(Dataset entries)
══════════════════════════════

This is an optimization exercise on Yosys and OpenROAD, whose aim is small area and a short achievable clock period, not a production implementation.
The RTL was checked by simulation tests, not by an equivalence proof against the original design.
Power figures rest on the tool's default switching activity, not on a simulated workload.

Design array_multiplier, start of the top module:
module array_multiplier (
	input  logic                     clk,
	input  logic                     reset,
	input  logic                     in_valid,
	input  mult_sizes_pkg::operand_t x,
	input  mult_sizes_pkg::operand_t y,
	output logic                     product_valid,
	output mult_sizes_pkg::product_t product
);
Settings: LEC_CHECK=0, CAP_MARGIN=20, CORE_MARGIN=2, CORE_UTILIZATION=40, SLEW_MARGIN=20, SYNTH_HIERARCHICAL=1; clock period 6.0 ns.
standard.sh (not shown) runs the stock make flow with config.mk's settings and CLKGATE_MAP_FILE= SYNTH_SCRIPT=/design/flow/synth_recipe.tcl, a recipe that flattens the netlist after the stock synthesis.
==> flow/flow/run.sh <==
#!/bin/bash
# Layout flow: the standard ORFS flow (standard.sh, unchanged synthesis),
# with smaller port buffers and a clock tree built from clkbuf_8 without
# dummy loads. Each tool's output goes to a log file in this folder.
set -euo pipefail
export BUFFER_PORTS_ARGS="-buffer_cell sky130_fd_sc_hd__buf_1"
export CTS_ARGS="-sink_clustering_enable -repair_clock_nets -buf_list sky130_fd_sc_hd__clkbuf_8 -dont_use_dummy_load"
bash standard.sh finish > flow_make.log 2>&1
The baseline completed with no timing, DRC or antenna violations.
Edit:
- SETUP_SLACK_MARGIN: unset -> 2.6
Clock-buffer cell count does not change.
Die area stays the same.
Global-route usage came out higher by 0.60 points.
First-iteration DRC count rises by 19%.
Fmax rises by 12%.
Sequential power is about the same.
Edit:
- SETUP_SLACK_MARGIN: 2.6 -> 3.0
Effect: The new run finished clean. Wire length goes up by 2.1%. Global-route usage barely changes. Via count climbs by 0.83%. Worst setup slack gains 0.34 ns. Register-to-register slack is better by 0.27 ns. Fmax grows by 11%. Critical path depth is higher by 1. Power grows by 5.8%. Area after synthesis stays the same. Hold slack gets better by 0.022 ns.


Another version of the RTL of array_multiplier (not shown whole).
For scale: roughly 900 cells after synthesis, about 220 flip-flops, about 68 I/O pins, ~0.011 sq mm of cells after synthesis.
Design array_multiplier, start of the top module:
module array_multiplier (
	input  logic                     clk,
	input  logic                     reset,
	input  logic                     in_valid,
	input  mult_sizes_pkg::operand_t x,
	input  mult_sizes_pkg::operand_t y,
	output logic                     product_valid,
	output mult_sizes_pkg::product_t product
);
	logic r866;
	logic r867;
	logic r868;
	logic r869;
	logic r870;
	logic r871;
	logic r872;
	logic r873;
	logic r874;
	logic r875;
	logic r876;
	logic r877;
	logic r878;
	logic r879;
	logic r880;
	logic r881;
	logic r882;
	logic r883;
	logic r884;
	logic r885;
	logic r886;
	logic r887;
	logic r888;
	logic r889;
	logic r890;
	logic r891;
	logic r892;
	logic r893;
	logic r894;
	logic r895;
	logic r896;
	logic r897;
	logic r898;
	logic r899;
	logic r900;
	logic r901;
	logic r902;
	logic r903;
	logic r904;
	logic r905;
	logic r906;
	logic r907;
	logic r908;
	logic r909;
	logic r910;
	logic r911;
	logic r912;
	logic r913;
  ...
export LEC_CHECK = 0
export CAP_MARGIN = 20
export CORE_MARGIN = 2
export CORE_UTILIZATION = 55
export PLACE_DENSITY = 0.7
export SETUP_SLACK_MARGIN = 3.7
export SLEW_MARGIN = 20
export SYNTH_HIERARCHICAL = 1
create_clock -name core_clock -period 6.0 [get_ports {clk}]
==> flow/flow/run.sh <==
#!/bin/bash
# Layout flow: the standard ORFS flow (standard.sh, unchanged synthesis),
# with smaller port buffers and a clock tree built from clkbuf_8 without
# dummy loads. Each tool's output goes to a log file in this folder.
set -euo pipefail
export BUFFER_PORTS_ARGS="-buffer_cell sky130_fd_sc_hd__buf_1"
export CTS_ARGS="-sink_clustering_enable -repair_clock_nets -sink_clustering_size 12 -sink_clustering_max_diameter 60 -buf_list sky130_fd_sc_hd__clkbuf_8 -dont_use_dummy_load"
bash standard.sh finish > flow_make.log 2>&1
The first run passed the timing, design-rule and antenna checks.
Rerun with:
Settings changed: CORE_UTILIZATION 55 to 40, PLACE_DENSITY 0.7 to not set, SETUP_SLACK_MARGIN 3.7 to 3.75.
Outcome: The new run finished with timing, DRC and antenna clean; combinational power climbs by about 2%; power rises by 1.9%; wire length climbs by 5.5%; hold slack got worse by 0.0062 ns; non-clock buffer count goes up by 24; design area went up by 3.5%; first-iteration DRC count shrinks by 18%; maximum frequency fell by 0.89%.
Rerun with:
Settings changed: SETUP_SLACK_MARGIN 3.75 to 3.7.
The new run completed with no timing, DRC or antenna violations.
Worst hold slack is better by 0.0066 ns.
Total power falls by 0.93%.
Count of clock-buffer cells in the layout falls by 1.
Die area does not change.
Cell area falls by 1.4%.
Maximum frequency rises by 0.55%.
Synthesized area is unchanged.


== build 11 ==
Another version of the RTL of array_multiplier (not shown whole).
Size in the first run: ~840 cells after synthesis, about 150 flip-flops, about 9500 um2 of cells after synthesis.
export LEC_CHECK = 0
export CAP_MARGIN = 20
export CORE_MARGIN = 2
export CORE_UTILIZATION = 40
export SETUP_SLACK_MARGIN = 2.9
export SLEW_MARGIN = 20
export SYNTH_HIERARCHICAL = 1
create_clock -name core_clock -period 6.0 [get_ports {clk}]
==> flow/flow/run.sh <==
#!/bin/bash
# Layout flow: the standard ORFS flow (standard.sh, unchanged synthesis),
# with smaller port buffers and a clock tree built from clkbuf_8 without
# dummy loads. Each tool's output goes to a log file in this folder.
set -euo pipefail
export BUFFER_PORTS_ARGS="-buffer_cell sky130_fd_sc_hd__buf_1"
export CTS_ARGS="-sink_clustering_enable -repair_clock_nets -buf_list sky130_fd_sc_hd__clkbuf_8 -dont_use_dummy_load"
bash standard.sh finish > flow_make.log 2>&1
#### Input delta (build 14 over build 11)
Settings: SETUP_SLACK_MARGIN: 2.9 -> 3.0.
==> comparison <==
Number of logic stages on the critical path including buffering ends up lower on build 11.
Power was higher in build 14 than in build 11.
Run comparison: build 11 slowest library cell on the worst path sky130_fd_sc_hd__fa_1; build 14 slowest library cell on the worst path sky130_fd_sc_hd__fa_2
Diff build 14..build 11 | share of the synthesized area in compound gates (AO/OA/AOI/OAI) | unchanged
Time the worst path needs with I/O delays and setup for build 14 is lower than for build 11.
Placement-stage cell area: higher on build 14
Relative to build 11, worst setup slack increased by 60 ps in build 14.
Between build 11 and build 14, the static leakage is lower for build 11.
Looking at build 11 and build 14, the antenna diode count is a wash.
Modified inputs, build 61 compared to build 14
Settings: a change of SETUP_SLACK_MARGIN from 3.0 to 2.8.
Build 61 does worse than build 14 on setup slack.
Diff build 14 -> build 61 | sequential share of layout area | increase of 0.93 points
There was hardly any difference in post-synthesis instance total between build 14 and build 61.
Lower first-pass GRT wire length was reported by build 61, not build 14.
Going from build 14 to build 61, share of power burned in combinational logic has decreased, total congestion overflow after global routing has remained practically unchanged, area of combinational cells with multiple inputs has decreased.
Compared with build 14, final RePlAce weighted congestion in build 61 increased by a few percent.


harbor:
array_multiplier, a different RTL version from the one above (not shown whole).
For scale: about 130 flip-flops, ~68 I/O pins, about 9000 µm² of cells after synthesis.
export LEC_CHECK = 0
export CAP_MARGIN = 20
export CORE_MARGIN = 2
export CORE_UTILIZATION = 40
export SETUP_SLACK_MARGIN = 2.95
export SLEW_MARGIN = 20
export SYNTH_HIERARCHICAL = 1
create_clock -name core_clock -period 6.0 [get_ports {clk}]
Scripts as last shown in full above: flow/flow/run.sh
harbor | stages: all done | timing, DRC, antenna: all pass
## Diff of input files: lagoon against harbor
- swapping 2.95 for 2.8 in SETUP_SLACK_MARGIN
Findings:
- No stage failed in lagoon, and the final checks on the layout all came back clean.
- Average detailed-routed wire length per instance (lagoon over harbor): increase, 0.58%
- Net switching power of the design, lagoon and harbor: smaller value in lagoon
- Summary of lagoon over harbor: share of total power in combinational logic fell 0.8 points; global-route usage about even; proportion of final cell area spent on non-clock buffers fell 2.6 points.
- Going from harbor to lagoon, setup slack lower; maximum frequency lower.
- Changes observed in lagoon relative to harbor: sum of net half-perimeters after detailed placement climbed 83 µm; clock network fraction of design power +0.2 points.
Input-level comparison between garnet and lagoon:
- swapping 2.8 for 2.85 in SETUP_SLACK_MARGIN
==> run summary <==
- Going from lagoon to garnet, largest voltage drop on the vdd net shrank by a few percent.
- On garnet: wire length per cell is 0.069 µm higher than what lagoon gave.
- Per the comparison of garnet with lagoon, combinational share of power rose 0.4 points; routability congestion estimate from global placement went down 0.031.
- Looking at core utilization, garnet sits 0.28 points higher than lagoon does.
- Between garnet and lagoon, fmax is higher for garnet, lagoon comes in under that.
- The wire length of the first global-routing pass of garnet and that of lagoon are within noise of each other.


== oak ==
array_multiplier, a different RTL version from the one above (not shown whole).
Size in the first run: ~890 cells after synthesis, about 220 flip-flops, ~68 I/O pins, ~0.011 sq mm of cells after synthesis.
export LEC_CHECK = 0
export CAP_MARGIN = 20
export CORE_MARGIN = 2
export CORE_UTILIZATION = 55
export PLACE_DENSITY = 0.7
export SETUP_SLACK_MARGIN = 3.74
export SLEW_MARGIN = 20
export SYNTH_HIERARCHICAL = 1
create_clock -name core_clock -period 6.0 [get_ports {clk}]
==> flow/flow/run.sh <==
#!/bin/bash
# Layout flow: the standard ORFS flow (standard.sh, unchanged synthesis),
# with smaller port buffers and a clock tree built from clkbuf_8 without
# dummy loads. Each tool's output goes to a log file in this folder.
set -euo pipefail
export BUFFER_PORTS_ARGS="-buffer_cell sky130_fd_sc_hd__buf_1"
export CTS_ARGS="-sink_clustering_enable -repair_clock_nets -sink_clustering_size 12 -sink_clustering_max_diameter 60 -buf_list sky130_fd_sc_hd__clkbuf_8 -dont_use_dummy_load"
bash standard.sh finish > flow_make.log 2>&1
Input-level comparison between pine and oak:
diff --git a/flow/config.mk b/flow/config.mk
--- a/flow/config.mk
+++ b/flow/config.mk
@@ -10,3 +10,3 @@
-export CORE_UTILIZATION = 55
-export PLACE_DENSITY = 0.7
-export SETUP_SLACK_MARGIN = 3.74
+export CORE_UTILIZATION = 60
+export PLACE_DENSITY = 0.75
+export SETUP_SLACK_MARGIN = 3.72
Notes after the runs:
- Summary: final HPWL from detailed placement, pine better than oak
- Cmp oak and pine / aggregate global-route resource usage / higher: pine
- Row combinational group share of total power: pine higher / oak lower
- Fraction of area in multi-input gates up 0.53 points in pine wrt oak
- Summary of the comparison: layout-stage area growth over the synthesis result is lower in pine, relative to oak.
- Die area shrinks by a little under 10% when moving from oak to pine.
- Total power draw in pine is 0.027 mW higher than in oak
- pine — core box area about 8% lower, oak as reference
- pine — total buffers and inverters traversed by the critical path 1 higher, oak as reference
- Cmp pine vs oak: share of final-layout standard cells stronger than drive strength 1 lower in pine
--- input diff pine..birch ---
diff --git a/flow/config.mk b/flow/config.mk
--- a/flow/config.mk
+++ b/flow/config.mk
@@ -10,3 +10,3 @@
-export CORE_UTILIZATION = 60
-export PLACE_DENSITY = 0.75
-export SETUP_SLACK_MARGIN = 3.72
+export CORE_UTILIZATION = 55
+export PLACE_DENSITY = 0.7
+export SETUP_SLACK_MARGIN = 3.68
Results
pine → birch: clock power share has increased; final cell count has increased; path depth of the worst reg2reg path has decreased; pin slew with the least headroom to its limit has increased. More vias were needed by pine than by birch. The final reports for birch and pine show wire length per cell after detailed routing lower in the former.
diff inputs: birch => maple
diff --git a/flow/config.mk b/flow/config.mk
--- a/flow/config.mk
+++ b/flow/config.mk
@@ -12 +12 @@
-export SETUP_SLACK_MARGIN = 3.68
+export SETUP_SLACK_MARGIN = 3.76
--- outcome ---
- Share of total power in combinational logic (lower): birch
- birch → maple: via count increased by about 7% relative to the old numbers; ratio of final minimum period to clock period decreased by 0.22 points relative to the old numbers; number of cell instances on the worst register-to-register path increased by 1 relative to the old numbers.
- Switching power | maple above birch
For cedar, these inputs were changed with respect to maple:
diff --git a/flow/flow/run.sh b/flow/flow/run.sh
--- a/flow/flow/run.sh
+++ b/flow/flow/run.sh
@@ -7 +7 @@
-export CTS_ARGS="-sink_clustering_enable -repair_clock_nets -sink_clustering_size 12 -sink_clustering_max_diameter 60 -buf_list sky130_fd_sc_hd__clkbuf_8 -dont_use_dummy_load"
+export CTS_ARGS="-sink_clustering_enable -repair_clock_nets -sink_clustering_size 15 -sink_clustering_max_diameter 80 -buf_list sky130_fd_sc_hd__clkbuf_8 -dont_use_dummy_load"
diff --git a/flow/config.mk b/flow/config.mk
--- a/flow/config.mk
+++ b/flow/config.mk
@@ -12 +12 @@
-export SETUP_SLACK_MARGIN = 3.76
+export SETUP_SLACK_MARGIN = 3.72
Findings:
- On total design power, the higher figure sits with maple, not cedar.
- On wire length, maple loses to cedar.
- cedar went all the way through synthesis, placement and routing and the layout is clean on timing, DRC and antenna.
- Re total negative setup slack: no difference whatsoever between cedar and maple.
- On cedar: buffer count excluding the clock tree in the final layout is 37 lower than what maple gave.
- met1 track demand over resource ends up higher on maple.
- Worst setup slack ends up lower on maple.

separate check: timing with driven ports:
No port has a modelled driver above. Below, the same layouts with a new extraction and two added sets of constraints.
Step 1 (the two cells are an assumption about what drives the block):
set clk [get_ports {clk}]
set_driving_cell -lib_cell sky130_fd_sc_hd__clkbuf_16 $clk
set_driving_cell -lib_cell sky130_fd_sc_hd__buf_2 [delete_from_list [all_inputs] $clk]
Step 2 adds t to the input delays and takes it off the output delays; t is the mean of the earliest and latest rising clock arrival at the registers after step 1. Input paths then give back, and output paths get back, about the clock's delay inside the block.
a / b / c = ideal / step 1 / step 2; a / b = the first two.
run	shift t [ns]	slack for setup (ns)	hold WS [ns]	worst setup path at the end	pins driven straight from the clock port
the first run of note 1	0.471	2.255 / 2.271 / 1.800	0.325 / 0.325 / 0.325	input to register	1
the second run of note 1	0.489	2.653 / 2.673 / 2.184	0.297 / 0.297 / 0.297	input to register	1
the third run of note 1	0.490	2.994 / 2.995 / 2.506	0.319 / 0.319 / 0.319	input to register	1
the first run of note 2	0.555	3.748 / 3.729 / 3.748	0.328 / 0.328 / 0.328	register to register	1
the second run of note 2	0.577	3.728 / 3.720 / 3.728	0.321 / 0.321 / 0.321	register to register	1
the third run of note 2	0.587	3.740 / 3.716 / 3.740	0.328 / 0.328 / 0.328	register to register	1
build 11	0.472	2.933 / 2.949 / 2.478	0.334 / 0.334 / 0.334	input to register	1
build 14	0.483	2.993 / 3.003 / 2.520	0.326 / 0.326 / 0.326	input to register	1
build 61	0.476	2.855 / 2.875 / 2.399	0.340 / 0.340 / 0.340	input to register	1
harbor	0.475	2.929 / 2.903 / 2.428	0.325 / 0.325 / 0.325	input to register	1
lagoon	0.471	2.835 / 2.850 / 2.380	0.325 / 0.325 / 0.325	input to register	1
garnet	0.467	2.864 / 2.877 / 2.410	0.327 / 0.327 / 0.327	input to register	1
oak	0.561	3.739 / 3.739 / 3.739	0.327 / 0.327 / 0.327	register to register	1
pine	0.561	3.696 / 3.696 / 3.696	0.302 / 0.302 / 0.302	register to register	1
birch	0.549	3.726 / 3.726 / 3.726	0.331 / 0.331 / 0.331	register to register	1
maple	0.576	3.739 / 3.739 / 3.739	0.313 / 0.313 / 0.313	register to register	1
cedar	0.544	3.755 / 3.755 / 3.755	0.303 / 0.303 / 0.303	register to register	1
After both steps every run listed still meets setup and hold. The setup slack of harbor, which loses most, moves by -0.026 ns with the drivers and by -0.501 ns with both steps.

══════════════════════════════

■ **WORK ITEM**: Within the data above, find the lines that contain the word "percent" and copy each of them.

■ **EXERCISE RESPONSE**:
Compared with build 14, final RePlAce weighted congestion in build 61 increased by a few percent.
- Going from lagoon to garnet, largest voltage drop on the vdd net shrank by a few percent.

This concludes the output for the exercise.